Total time spent 4hr
July 23rd: Continuing on the PCB
Today Dylan finally started getting into the grove of how kicad works after spending too many hours on it, he also learned that 90a on 16.4v is alot of power and needs thick traces, about 10mm with 2oz copper and solder all over those 10mm lines so that fun. he also relized that the current boundries were too small for both the normal bot componenets and the pcb so the pcb is now 28 mm longer yay more room. he had fights with the mcu footprint and the accelarometer footprint for a while because neither of them were working correctly with pins and whatnot until he changed the pins in the footprint which took him hours to learn. overall most of the placement is decided, this bot is going to be spinning stupid fast around 300mph, for the acceloreter to not be oversatured it needs to be exactly in the ceneter, even 10mm out from the center could reach almost 5000 g's. there is too much open space in the pcb perfect for some art.
Total time spent 3hr
July 27th: Finishing the PCB and editing the CAD
Today luke didnt exist so dylan did everything, the start of today was routing the pcb and figureing out how to make those big traces i was talking about, routing took a bit because i had to remember how to flip wires on the underside of the board and figure out how to make the big traces. i learned instead of normal traces what i needed was zones of copper, and to make it so everything was easier to route i make those zones on the bottom of the board. during the routing process i relized that where i had the pins for the reciever to the mcu set wrong so i had to change that. on the Cad side of things i had to make the space changes i talked about earlier to make the pcb fit and i also learned luke wasnt as done with the cad as i though.
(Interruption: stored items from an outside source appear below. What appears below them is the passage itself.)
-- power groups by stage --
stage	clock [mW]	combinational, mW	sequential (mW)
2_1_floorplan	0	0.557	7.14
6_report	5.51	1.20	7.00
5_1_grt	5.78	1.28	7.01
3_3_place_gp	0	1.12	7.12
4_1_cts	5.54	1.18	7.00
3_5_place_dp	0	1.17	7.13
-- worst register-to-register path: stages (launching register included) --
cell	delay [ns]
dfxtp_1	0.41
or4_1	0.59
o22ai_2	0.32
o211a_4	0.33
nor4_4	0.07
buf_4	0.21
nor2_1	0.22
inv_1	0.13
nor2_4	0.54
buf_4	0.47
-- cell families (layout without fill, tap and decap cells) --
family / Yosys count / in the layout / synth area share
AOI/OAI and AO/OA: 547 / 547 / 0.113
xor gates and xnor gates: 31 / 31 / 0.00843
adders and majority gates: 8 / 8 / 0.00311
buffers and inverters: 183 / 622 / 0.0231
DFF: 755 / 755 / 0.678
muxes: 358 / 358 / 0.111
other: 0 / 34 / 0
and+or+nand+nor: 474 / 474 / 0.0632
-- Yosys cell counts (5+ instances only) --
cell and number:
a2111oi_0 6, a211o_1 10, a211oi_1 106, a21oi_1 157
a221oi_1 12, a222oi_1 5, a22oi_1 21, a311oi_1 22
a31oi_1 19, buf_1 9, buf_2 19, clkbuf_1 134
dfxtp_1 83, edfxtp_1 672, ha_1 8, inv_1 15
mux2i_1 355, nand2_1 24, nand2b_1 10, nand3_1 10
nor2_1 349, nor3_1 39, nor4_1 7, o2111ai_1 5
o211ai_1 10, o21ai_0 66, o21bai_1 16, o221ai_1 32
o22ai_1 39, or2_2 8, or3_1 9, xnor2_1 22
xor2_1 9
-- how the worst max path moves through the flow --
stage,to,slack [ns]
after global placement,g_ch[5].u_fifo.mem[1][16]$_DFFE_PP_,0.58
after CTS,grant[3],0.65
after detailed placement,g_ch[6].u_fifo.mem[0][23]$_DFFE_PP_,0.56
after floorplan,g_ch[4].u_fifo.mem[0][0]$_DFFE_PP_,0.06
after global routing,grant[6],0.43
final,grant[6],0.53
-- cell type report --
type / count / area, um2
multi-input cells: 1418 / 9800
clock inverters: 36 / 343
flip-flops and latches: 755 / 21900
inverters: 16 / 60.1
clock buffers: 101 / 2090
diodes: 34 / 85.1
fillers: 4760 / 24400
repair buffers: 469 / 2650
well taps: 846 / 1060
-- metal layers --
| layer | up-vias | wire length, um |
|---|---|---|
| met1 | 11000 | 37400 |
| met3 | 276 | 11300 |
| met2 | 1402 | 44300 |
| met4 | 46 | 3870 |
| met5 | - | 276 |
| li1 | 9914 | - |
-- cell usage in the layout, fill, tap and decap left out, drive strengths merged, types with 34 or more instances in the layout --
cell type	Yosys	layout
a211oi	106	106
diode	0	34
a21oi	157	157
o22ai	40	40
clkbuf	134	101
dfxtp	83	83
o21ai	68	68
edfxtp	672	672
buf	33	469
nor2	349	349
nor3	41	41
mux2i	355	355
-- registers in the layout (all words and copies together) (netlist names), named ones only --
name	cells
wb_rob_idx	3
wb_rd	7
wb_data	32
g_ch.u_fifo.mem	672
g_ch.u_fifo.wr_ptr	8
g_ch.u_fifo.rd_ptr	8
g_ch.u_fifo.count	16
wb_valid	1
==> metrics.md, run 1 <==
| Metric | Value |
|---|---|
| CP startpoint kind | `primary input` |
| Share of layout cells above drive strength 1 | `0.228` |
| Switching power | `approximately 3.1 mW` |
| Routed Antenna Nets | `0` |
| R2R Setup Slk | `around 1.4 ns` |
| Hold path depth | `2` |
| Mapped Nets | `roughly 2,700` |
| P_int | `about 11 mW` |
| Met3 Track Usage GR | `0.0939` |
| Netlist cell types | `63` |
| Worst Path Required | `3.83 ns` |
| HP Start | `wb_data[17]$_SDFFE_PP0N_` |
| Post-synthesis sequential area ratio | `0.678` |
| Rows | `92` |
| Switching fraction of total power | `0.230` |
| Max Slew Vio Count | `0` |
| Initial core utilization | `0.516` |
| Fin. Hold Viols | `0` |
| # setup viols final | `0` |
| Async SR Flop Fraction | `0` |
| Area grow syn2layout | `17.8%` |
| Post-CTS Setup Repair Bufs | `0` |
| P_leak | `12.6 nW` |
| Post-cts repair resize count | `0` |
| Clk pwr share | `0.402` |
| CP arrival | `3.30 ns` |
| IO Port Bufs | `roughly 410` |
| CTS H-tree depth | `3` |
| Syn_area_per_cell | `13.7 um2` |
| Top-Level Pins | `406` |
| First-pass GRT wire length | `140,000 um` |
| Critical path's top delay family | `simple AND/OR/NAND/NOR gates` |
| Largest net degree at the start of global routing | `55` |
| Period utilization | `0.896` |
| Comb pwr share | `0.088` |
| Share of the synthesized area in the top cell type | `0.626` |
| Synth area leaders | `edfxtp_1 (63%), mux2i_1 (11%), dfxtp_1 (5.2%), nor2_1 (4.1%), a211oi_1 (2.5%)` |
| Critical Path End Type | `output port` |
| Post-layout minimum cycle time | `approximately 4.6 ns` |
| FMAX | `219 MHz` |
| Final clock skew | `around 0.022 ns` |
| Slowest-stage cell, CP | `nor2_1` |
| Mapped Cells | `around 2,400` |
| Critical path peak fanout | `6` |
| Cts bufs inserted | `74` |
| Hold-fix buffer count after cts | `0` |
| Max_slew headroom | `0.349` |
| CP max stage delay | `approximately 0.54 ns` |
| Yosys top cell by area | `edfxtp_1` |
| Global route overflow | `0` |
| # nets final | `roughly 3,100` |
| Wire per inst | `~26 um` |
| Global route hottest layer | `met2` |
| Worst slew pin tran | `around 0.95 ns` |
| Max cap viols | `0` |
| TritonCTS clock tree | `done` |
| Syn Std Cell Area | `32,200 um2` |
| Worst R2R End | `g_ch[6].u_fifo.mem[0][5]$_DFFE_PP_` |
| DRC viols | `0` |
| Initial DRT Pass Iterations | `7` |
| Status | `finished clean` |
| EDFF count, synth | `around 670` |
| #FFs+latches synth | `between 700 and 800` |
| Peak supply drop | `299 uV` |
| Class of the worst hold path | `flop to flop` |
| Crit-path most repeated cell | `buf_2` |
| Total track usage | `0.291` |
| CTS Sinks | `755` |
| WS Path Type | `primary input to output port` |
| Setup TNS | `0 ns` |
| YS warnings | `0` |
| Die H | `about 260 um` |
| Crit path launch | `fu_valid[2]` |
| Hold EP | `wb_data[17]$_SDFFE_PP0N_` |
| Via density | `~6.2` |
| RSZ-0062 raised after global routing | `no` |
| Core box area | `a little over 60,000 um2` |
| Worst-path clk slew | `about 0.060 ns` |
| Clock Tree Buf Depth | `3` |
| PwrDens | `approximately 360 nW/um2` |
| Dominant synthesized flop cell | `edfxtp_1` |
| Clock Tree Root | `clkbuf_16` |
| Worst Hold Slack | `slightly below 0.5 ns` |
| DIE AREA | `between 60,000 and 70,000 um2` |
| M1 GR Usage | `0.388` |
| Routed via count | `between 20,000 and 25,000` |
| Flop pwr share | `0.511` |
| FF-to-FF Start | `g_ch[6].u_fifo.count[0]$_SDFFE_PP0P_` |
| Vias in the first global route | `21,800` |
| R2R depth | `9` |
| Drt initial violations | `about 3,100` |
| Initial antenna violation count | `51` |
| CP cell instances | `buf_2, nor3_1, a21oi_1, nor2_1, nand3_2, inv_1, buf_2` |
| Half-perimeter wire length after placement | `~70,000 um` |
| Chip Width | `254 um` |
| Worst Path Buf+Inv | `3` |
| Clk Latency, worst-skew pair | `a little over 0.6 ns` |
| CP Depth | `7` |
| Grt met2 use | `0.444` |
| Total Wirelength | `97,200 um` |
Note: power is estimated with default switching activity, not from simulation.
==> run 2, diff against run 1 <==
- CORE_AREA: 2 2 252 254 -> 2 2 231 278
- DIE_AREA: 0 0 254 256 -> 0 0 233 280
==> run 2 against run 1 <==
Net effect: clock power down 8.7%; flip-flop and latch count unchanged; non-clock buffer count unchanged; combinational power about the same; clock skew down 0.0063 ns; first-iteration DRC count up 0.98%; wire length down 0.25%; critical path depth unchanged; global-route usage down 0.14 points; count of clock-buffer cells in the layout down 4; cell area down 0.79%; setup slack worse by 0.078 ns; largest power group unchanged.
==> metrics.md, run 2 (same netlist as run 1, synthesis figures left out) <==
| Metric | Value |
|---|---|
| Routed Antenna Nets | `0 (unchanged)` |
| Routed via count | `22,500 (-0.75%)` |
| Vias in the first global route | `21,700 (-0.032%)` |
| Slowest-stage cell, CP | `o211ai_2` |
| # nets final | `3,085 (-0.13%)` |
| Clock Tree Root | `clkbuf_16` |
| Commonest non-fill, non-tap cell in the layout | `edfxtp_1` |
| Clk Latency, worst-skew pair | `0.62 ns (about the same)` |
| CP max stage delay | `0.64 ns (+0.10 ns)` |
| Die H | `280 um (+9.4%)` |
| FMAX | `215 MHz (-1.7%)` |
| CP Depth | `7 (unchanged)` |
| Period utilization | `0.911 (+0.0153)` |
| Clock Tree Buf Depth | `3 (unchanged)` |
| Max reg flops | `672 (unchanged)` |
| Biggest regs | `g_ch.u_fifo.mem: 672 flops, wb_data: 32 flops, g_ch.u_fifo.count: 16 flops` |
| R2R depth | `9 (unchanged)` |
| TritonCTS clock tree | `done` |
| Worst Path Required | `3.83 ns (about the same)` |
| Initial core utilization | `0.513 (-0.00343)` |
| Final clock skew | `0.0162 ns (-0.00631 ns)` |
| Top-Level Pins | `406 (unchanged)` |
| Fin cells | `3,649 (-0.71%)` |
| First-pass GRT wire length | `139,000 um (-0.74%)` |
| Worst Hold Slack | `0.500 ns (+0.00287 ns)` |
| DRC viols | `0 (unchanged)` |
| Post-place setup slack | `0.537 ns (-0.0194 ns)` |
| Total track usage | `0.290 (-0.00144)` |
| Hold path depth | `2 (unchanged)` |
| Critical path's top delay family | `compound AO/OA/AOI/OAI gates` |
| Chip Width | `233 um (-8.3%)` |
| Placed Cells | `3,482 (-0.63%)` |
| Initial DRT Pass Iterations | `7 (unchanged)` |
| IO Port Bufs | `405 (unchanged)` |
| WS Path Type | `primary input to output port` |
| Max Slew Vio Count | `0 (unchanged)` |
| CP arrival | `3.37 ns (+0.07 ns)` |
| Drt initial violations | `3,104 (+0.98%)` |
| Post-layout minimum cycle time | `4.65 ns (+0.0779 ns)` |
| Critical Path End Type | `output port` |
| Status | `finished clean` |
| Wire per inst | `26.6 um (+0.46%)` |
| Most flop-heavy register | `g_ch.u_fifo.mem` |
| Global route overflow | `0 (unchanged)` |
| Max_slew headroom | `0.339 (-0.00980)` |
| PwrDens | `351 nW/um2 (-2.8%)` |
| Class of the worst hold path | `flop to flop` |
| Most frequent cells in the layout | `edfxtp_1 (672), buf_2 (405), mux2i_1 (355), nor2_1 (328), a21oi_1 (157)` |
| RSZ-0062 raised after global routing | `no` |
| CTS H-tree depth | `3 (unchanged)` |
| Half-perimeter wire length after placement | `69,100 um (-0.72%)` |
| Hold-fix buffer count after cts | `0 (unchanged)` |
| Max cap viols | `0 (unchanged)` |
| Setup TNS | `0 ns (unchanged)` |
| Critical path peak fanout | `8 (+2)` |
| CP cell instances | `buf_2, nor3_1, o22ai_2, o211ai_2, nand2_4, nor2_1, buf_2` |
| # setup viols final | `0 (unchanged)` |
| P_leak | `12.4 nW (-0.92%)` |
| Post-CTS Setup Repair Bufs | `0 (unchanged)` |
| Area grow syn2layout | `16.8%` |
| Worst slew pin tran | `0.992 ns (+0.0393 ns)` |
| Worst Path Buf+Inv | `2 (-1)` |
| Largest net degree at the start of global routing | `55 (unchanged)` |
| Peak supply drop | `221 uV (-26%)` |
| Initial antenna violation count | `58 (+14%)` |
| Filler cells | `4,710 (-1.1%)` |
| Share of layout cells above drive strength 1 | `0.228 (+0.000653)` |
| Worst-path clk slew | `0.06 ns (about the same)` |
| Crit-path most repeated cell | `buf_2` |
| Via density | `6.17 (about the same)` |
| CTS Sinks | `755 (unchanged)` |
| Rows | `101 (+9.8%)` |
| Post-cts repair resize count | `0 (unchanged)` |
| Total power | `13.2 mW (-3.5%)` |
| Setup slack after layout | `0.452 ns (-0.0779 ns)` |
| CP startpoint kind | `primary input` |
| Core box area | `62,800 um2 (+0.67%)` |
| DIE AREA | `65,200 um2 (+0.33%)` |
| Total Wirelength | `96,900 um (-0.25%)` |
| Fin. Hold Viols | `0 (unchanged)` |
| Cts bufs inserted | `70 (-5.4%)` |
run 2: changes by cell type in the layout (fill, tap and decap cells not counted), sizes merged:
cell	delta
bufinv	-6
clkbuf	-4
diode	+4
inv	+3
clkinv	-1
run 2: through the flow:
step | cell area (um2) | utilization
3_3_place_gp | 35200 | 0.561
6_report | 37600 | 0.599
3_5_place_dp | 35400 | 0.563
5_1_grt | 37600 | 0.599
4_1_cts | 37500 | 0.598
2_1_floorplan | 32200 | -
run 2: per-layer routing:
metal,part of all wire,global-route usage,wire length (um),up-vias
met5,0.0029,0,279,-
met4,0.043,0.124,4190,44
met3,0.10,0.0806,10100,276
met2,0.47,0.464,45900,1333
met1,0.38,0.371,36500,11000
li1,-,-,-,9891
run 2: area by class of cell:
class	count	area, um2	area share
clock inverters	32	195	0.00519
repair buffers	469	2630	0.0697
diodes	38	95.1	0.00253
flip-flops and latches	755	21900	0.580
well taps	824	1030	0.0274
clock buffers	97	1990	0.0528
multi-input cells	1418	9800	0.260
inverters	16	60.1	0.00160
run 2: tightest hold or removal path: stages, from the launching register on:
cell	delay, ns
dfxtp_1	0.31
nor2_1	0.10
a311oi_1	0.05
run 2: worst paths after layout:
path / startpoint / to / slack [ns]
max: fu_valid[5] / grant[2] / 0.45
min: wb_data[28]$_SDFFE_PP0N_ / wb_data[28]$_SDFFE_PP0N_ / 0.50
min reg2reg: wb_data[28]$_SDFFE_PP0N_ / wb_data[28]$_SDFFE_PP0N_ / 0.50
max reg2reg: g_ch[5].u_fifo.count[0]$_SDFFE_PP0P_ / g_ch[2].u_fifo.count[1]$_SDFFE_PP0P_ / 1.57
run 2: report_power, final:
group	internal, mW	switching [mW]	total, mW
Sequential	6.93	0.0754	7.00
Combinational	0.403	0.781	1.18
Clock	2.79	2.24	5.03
[config.mk]
export PLATFORM = sky130hd
export DESIGN_NAME = wb_sram_ctrl
export DESIGN_NICKNAME = d
export VERILOG_FILES = /design/src/rtl/bus_sram_pkg.sv /design/src/rtl/sram_phase_timer.sv /design/src/rtl/wb_sram_ctrl.sv
export SDC_FILE = /design/constraint.sdc
export NUM_CORES = 1
export LEC_CHECK = 0
export BUFFER_PORTS_ARGS = -buffer_cell sky130_fd_sc_hd__buf_2
export CORE_MARGIN = 2
export CORE_UTILIZATION = 47
export DETAILED_ROUTE_END_ITERATION = 10
export GPL_ROUTABILITY_DRIVEN = 0
export GPL_TIMING_DRIVEN = 0
export PLACE_DENSITY = 0.76
export REMOVE_ABC_BUFFERS = 1
export SYNTH_ARGS = -nofsm -noshare
export SYNTH_HDL_FRONTEND = slang
export SYNTH_HIERARCHICAL = 1
export SYNTH_SLANG_ARGS = --single-unit
[constraint.sdc]
create_clock -name clk_i -period 3.5 [get_ports clk_i]
set_input_delay 0 -clock clk_i [delete_from_list [all_inputs] [get_ports clk_i]]
set_output_delay 0 -clock clk_i [all_outputs]
set_load 0.01 [all_outputs]
### config.mk
export PLATFORM = sky130hd
export DESIGN_NAME = clock_counter_spi_ctrl
export DESIGN_NICKNAME = d
export VERILOG_FILES = /design/src/rtl/clock_tamer_pkg.sv /design/src/rtl/spi_phase_timer.sv /design/src/rtl/clock_counter_spi_ctrl.sv
export SDC_FILE = /design/constraint.sdc
export NUM_CORES = 1
export LEC_CHECK = 0
export CAP_MARGIN = 25
export CORE_MARGIN = 4
export CORE_UTILIZATION = 35
export DETAILED_ROUTE_END_ITERATION = 7
export PLACE_DENSITY = 0.55
export SETUP_SLACK_MARGIN = 0.05
export SLEW_MARGIN = 20
export SYNTH_ARGS = -nofsm -noshare
export SYNTH_HDL_FRONTEND = slang
export SYNTH_HIERARCHICAL = 1
export SYNTH_SLANG_ARGS = --single-unit
### constraint.sdc
create_clock -name clk -period 6 [get_ports clk]
set_clock_uncertainty 0.05 [all_clocks]
set_input_delay 1.2 -clock clk [delete_from_list [all_inputs] [get_ports clk]]
set_output_delay 1.2 -clock clk [all_outputs]
set_load 0.01 [all_outputs]
### src/rtl/clock_tamer_pkg.sv
// Shared definitions for the GPS clock counter SPI controller: field widths,
// control-bit values and the FSM encodings.
package clock_tamer_pkg;
    localparam int COUNTER_BITS_DEF = 27;
    localparam int COMPARE_BITS_DEF = 28;

    localparam logic CTL_READ   = 1'b1;
    localparam logic CTL_UPDATE = 1'b0;

    typedef enum logic [2:0] {
        ST_IDLE,
        ST_SETUP,
        ST_CLK_HI,
        ST_CLK_LO,
        ST_TERM
    } state_t;

    // TERM is three H-cycle phases: frame enable high, cleanup pulse high, pulse low.
    typedef enum logic [1:0] {
        TERM_SEN,
        TERM_HI,
        TERM_LO
    } term_ph_t;

    typedef enum logic [1:0] {
        FR_NONE,
        FR_READ,
        FR_UPDATE
    } frame_t;
endpackage

### src/rtl/spi_phase_timer.sv
// H-cycle down-counter shared by every timed FSM state; expire is high on the
// last cycle of a phase that began with start.
module spi_phase_timer #(
    parameter int HALF_PERIOD = 8
) (
    input  logic clk,
    input  logic start,
    output logic expire
);
    localparam int W = $clog2(HALF_PERIOD);
    localparam logic [W-1:0] LOAD = W'(HALF_PERIOD - 1);

    logic [W-1:0] cnt_q;

    always_ff @(posedge clk) begin
        if (start) begin
            cnt_q <= LOAD;
        end else if (cnt_q != '0) begin
            cnt_q <= cnt_q - 1'b1;
        end
    end

    assign expire = (cnt_q == '0);
endmodule
`config.mk`:
```
export PLATFORM = sky130hd
export DESIGN_NAME = seg_mux_scheduler_flat
export DESIGN_NICKNAME = d
export VERILOG_FILES = /design/src/rtl/seg_mux_scheduler_if.sv /design/src/rtl/seg_mux_scheduler.sv /design/src/flat_wrapper.sv
export SDC_FILE = /design/constraint.sdc
export NUM_CORES = 1
export LEC_CHECK = 0
export CORE_ASPECT_RATIO = 1.75
export CORE_MARGIN = 2
export CORE_UTILIZATION = 58
export DETAILED_ROUTE_END_ITERATION = 7
export HOLD_SLACK_MARGIN = 0.1
export PLACE_DENSITY = 0.91
export SYNTH_ARGS = -nofsm -noshare
export SYNTH_HDL_FRONTEND = slang
export SYNTH_SLANG_ARGS = --single-unit
```
`constraint.sdc`:
```
create_clock -name CLK -period 4.9 [get_ports CLK]
set_input_delay 0.49 -clock CLK [delete_from_list [all_inputs] [get_ports CLK]]
set_output_delay 0.49 -clock CLK [all_outputs]
set_load 0.01 [all_outputs]
```
`src/rtl/seg_mux_scheduler_if.sv`:
```
// Shared display bus between the value producer and seg_mux_scheduler:
// load strobe/value in, commit acknowledge and multiplexed segment drive out.
interface seg_mux_scheduler_if;
    logic       ld;
    logic [7:0] din;
    logic       ack;
    logic [6:0] seg;
    logic       sel;

    modport master (output ld, output din, input ack, input seg, input sel);
    modport slave  (input ld, input din, output ack, output seg, output sel);
endinterface

```
`src/rtl/seg_mux_scheduler.sv`:
```
// Two-digit hex 7-segment time-multiplexer with dead-time blanking and frame-aligned value commit.
// Optional build macro: SEG_LEADING_ZERO_BLANK_EN (blanks digit 1 when it is zero).
module seg_mux_scheduler #(
    parameter int unsigned DIV_W = 10,
    parameter int unsigned DEAD  = 16
) (
    input  logic                 CLK,
    input  logic                 RST,
    seg_mux_scheduler_if.slave   bus
);

    localparam int unsigned SHOW_LEN = 1 << DIV_W;
    localparam int unsigned CNT_W    = (DIV_W > 8) ? DIV_W : 8;

    typedef enum logic [1:0] {
        BLANK0 = 2'd0,
        SHOW0  = 2'd1,
        BLANK1 = 2'd2,
        SHOW1  = 2'd3
    } phase_e;

    phase_e             state_q, state_d;
    logic [CNT_W-1:0]   cnt_q, cnt_d;
    logic               last_c;
    logic               commit_c;

    logic [7:0]         disp_q, disp_d;
    logic [7:0]         pend_q, pend_d;
    logic               pv_q, pv_d;

    logic [6:0]         seg_q, seg_d;
    logic               sel_q, sel_d;
    logic               ack_q, ack_d;

    function automatic logic [6:0] decode(input logic [3:0] d);
        logic [6:0] s;
        s = 7'h00;
        case (d)
            4'h0: s = 7'h3F;
            4'h1: s = 7'h06;
            4'h2: s = 7'h5B;
            4'h3: s = 7'h4F;
            4'h4: s = 7'h66;
            4'h5: s = 7'h6D;
            4'h6: s = 7'h7D;
            4'h7: s = 7'h07;
            4'h8: s = 7'h7F;
            4'h9: s = 7'h6F;
            4'hA: s = 7'h77;
            4'hB: s = 7'h7C;
            4'hC: s = 7'h39;
            4'hD: s = 7'h5E;
            4'hE: s = 7'h79;
            4'hF: s = 7'h71;
        endcase
        return s;
    endfunction

    // State register, phase counter and all registered outputs
    always_ff @(posedge CLK) begin
        if (RST) begin
            state_q <= BLANK0;
            cnt_q   <= '0;
            disp_q  <= 8'h00;
            pend_q  <= 8'h00;
            pv_q    <= 1'b0;
            seg_q   <= 7'h00;
            sel_q   <= 1'b0;
            ack_q   <= 1'b0;
        end else begin
            state_q <= state_d;
            cnt_q   <= cnt_d;
            disp_q  <= disp_d;
            pend_q  <= pend_d;
            pv_q    <= pv_d;
            seg_q   <= seg_d;
            sel_q   <= sel_d;
            ack_q   <= ack_d;
        end
    end

    // Next phase: counter clears on every phase transition
    always_comb begin
        state_d = state_q;
        cnt_d   = cnt_q + CNT_W'(1);
        last_c  = 1'b0;
        if (state_q == BLANK0 || state_q == BLANK1) begin
            last_c = (cnt_q == CNT_W'(DEAD - 1));
        end else begin
            last_c = (cnt_q == CNT_W'(SHOW_LEN - 1));
        end
        if (last_c) begin
            cnt_d = '0;
            case (state_q)
                BLANK0: state_d = SHOW0;
                SHOW0:  state_d = BLANK1;
                BLANK1: state_d = SHOW1;
                SHOW1:  state_d = BLANK0;
            endcase
        end
        commit_c = last_c && (state_q == SHOW1);
    end

    // Pending/display registers; a load on the commit edge bypasses PEND
    always_comb begin
        disp_d = disp_q;
        pend_d = pend_q;
        pv_d   = pv_q;
        ack_d  = 1'b0;
        if (commit_c) begin
            if (bus.ld) begin
                disp_d = bus.din;
                ack_d  = 1'b1;
            end else if (pv_q) begin
                disp_d = pend_q;
                ack_d  = 1'b1;
            end
            pv_d = 1'b0;
        end else if (bus.ld) begin
            pend_d = bus.din;
            pv_d   = 1'b1;
        end
    end

    // Outputs follow the phase being entered so they line up with the state register
    always_comb begin
        seg_d = 7'h00;
        sel_d = 1'b0;
        case (state_d)
            BLANK0: sel_d = 1'b0;
            SHOW0:  seg_d = decode(disp_d[3:0]);
            BLANK1: sel_d = 1'b1;
            SHOW1: begin
                sel_d = 1'b1;
`ifdef SEG_LEADING_ZERO_BLANK_EN
                seg_d = (disp_d[7:4] == 4'h0) ? 7'h00 : decode(disp_d[7:4]);
`else
                seg_d = decode(disp_d[7:4]);
`endif
            end
        endcase
    end

    assign bus.seg = seg_q;
    assign bus.sel = sel_q;
    assign bus.ack = ack_q;

endmodule

```
`src/flat_wrapper.sv`:
```
// flat-port wrapper written by rule: the top's interface ports become plain ports
module seg_mux_scheduler_flat 
#(
    parameter int unsigned DIV_W = 10,
    parameter int unsigned DEAD  = 16
)
  (CLK, RST, bus_ld, bus_din, bus_ack, bus_seg, bus_sel);
  seg_mux_scheduler_if bus_i ();
  input  logic CLK;
  input  logic RST;
  input wire logic [$bits(bus_i.ld)-1:0] bus_ld;
  input wire logic [$bits(bus_i.din)-1:0] bus_din;
  output wire logic [$bits(bus_i.ack)-1:0] bus_ack;
  output wire logic [$bits(bus_i.seg)-1:0] bus_seg;
  output wire logic [$bits(bus_i.sel)-1:0] bus_sel;
  assign bus_i.ld = bus_ld;
  assign bus_i.din = bus_din;
  assign bus_ack = bus_i.ack;
  assign bus_seg = bus_i.seg;
  assign bus_sel = bus_i.sel;
  seg_mux_scheduler #(.DIV_W(DIV_W), .DEAD(DEAD)) u_core (.CLK(CLK), .RST(RST), .bus(bus_i));
endmodule
```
I added things like more support for the center of the bot, mounting holes for the weapons, wheels and rims, making the whole things 6mm taller, adding the escs, and adding screw holes to the bottom plate. tommorow i will need to make a way to mount the tires to the rims and add screw holes to the top lid and do some final weight calculations and hope that im not somehow out of weight, oh and i also learned that i am overbudget by a good amount so thats fun. while i was typing this big paragraph i was letting fusion render the cad so thats nice.
Total time spent 8hr
July 28th: spent some time on finishing touches and weight calculations
Today didnt consist of much just some small things like adding screw holes to the top. send cut send is really fun with pricing see the images below which is why theres three weapons instead of just two. i think this is the end of it, time to submit and hope for the best. there is carbon fibre needed but were going to buy it separately.
Total time spend 45 min
August 2nd: working on the pcb to make it better
So our project didnt get approved for 10 points because the pcb was essentially a plug in external modules, but now it has a fully custom wires mcu which is a atmega32u4, i did everything like the decoupleing caps and the reset buttons and eveyrthing so hopefully ill be able to get approved for 10 points now, i spend the first 30 ish minutes researching the mcu and what pins did what and stuff, then i imported it and all the other things. i decieded on using usb-c because its the more used port out of what i have so that brought its own challenges. by far the hardest part was getting all the wires to everything because with the smaller chip and all the added things there was like no room left so there are alot of vias, i also relized i had to move the resistors as i was wiring this because two were under the accelormeter which wouldent work well.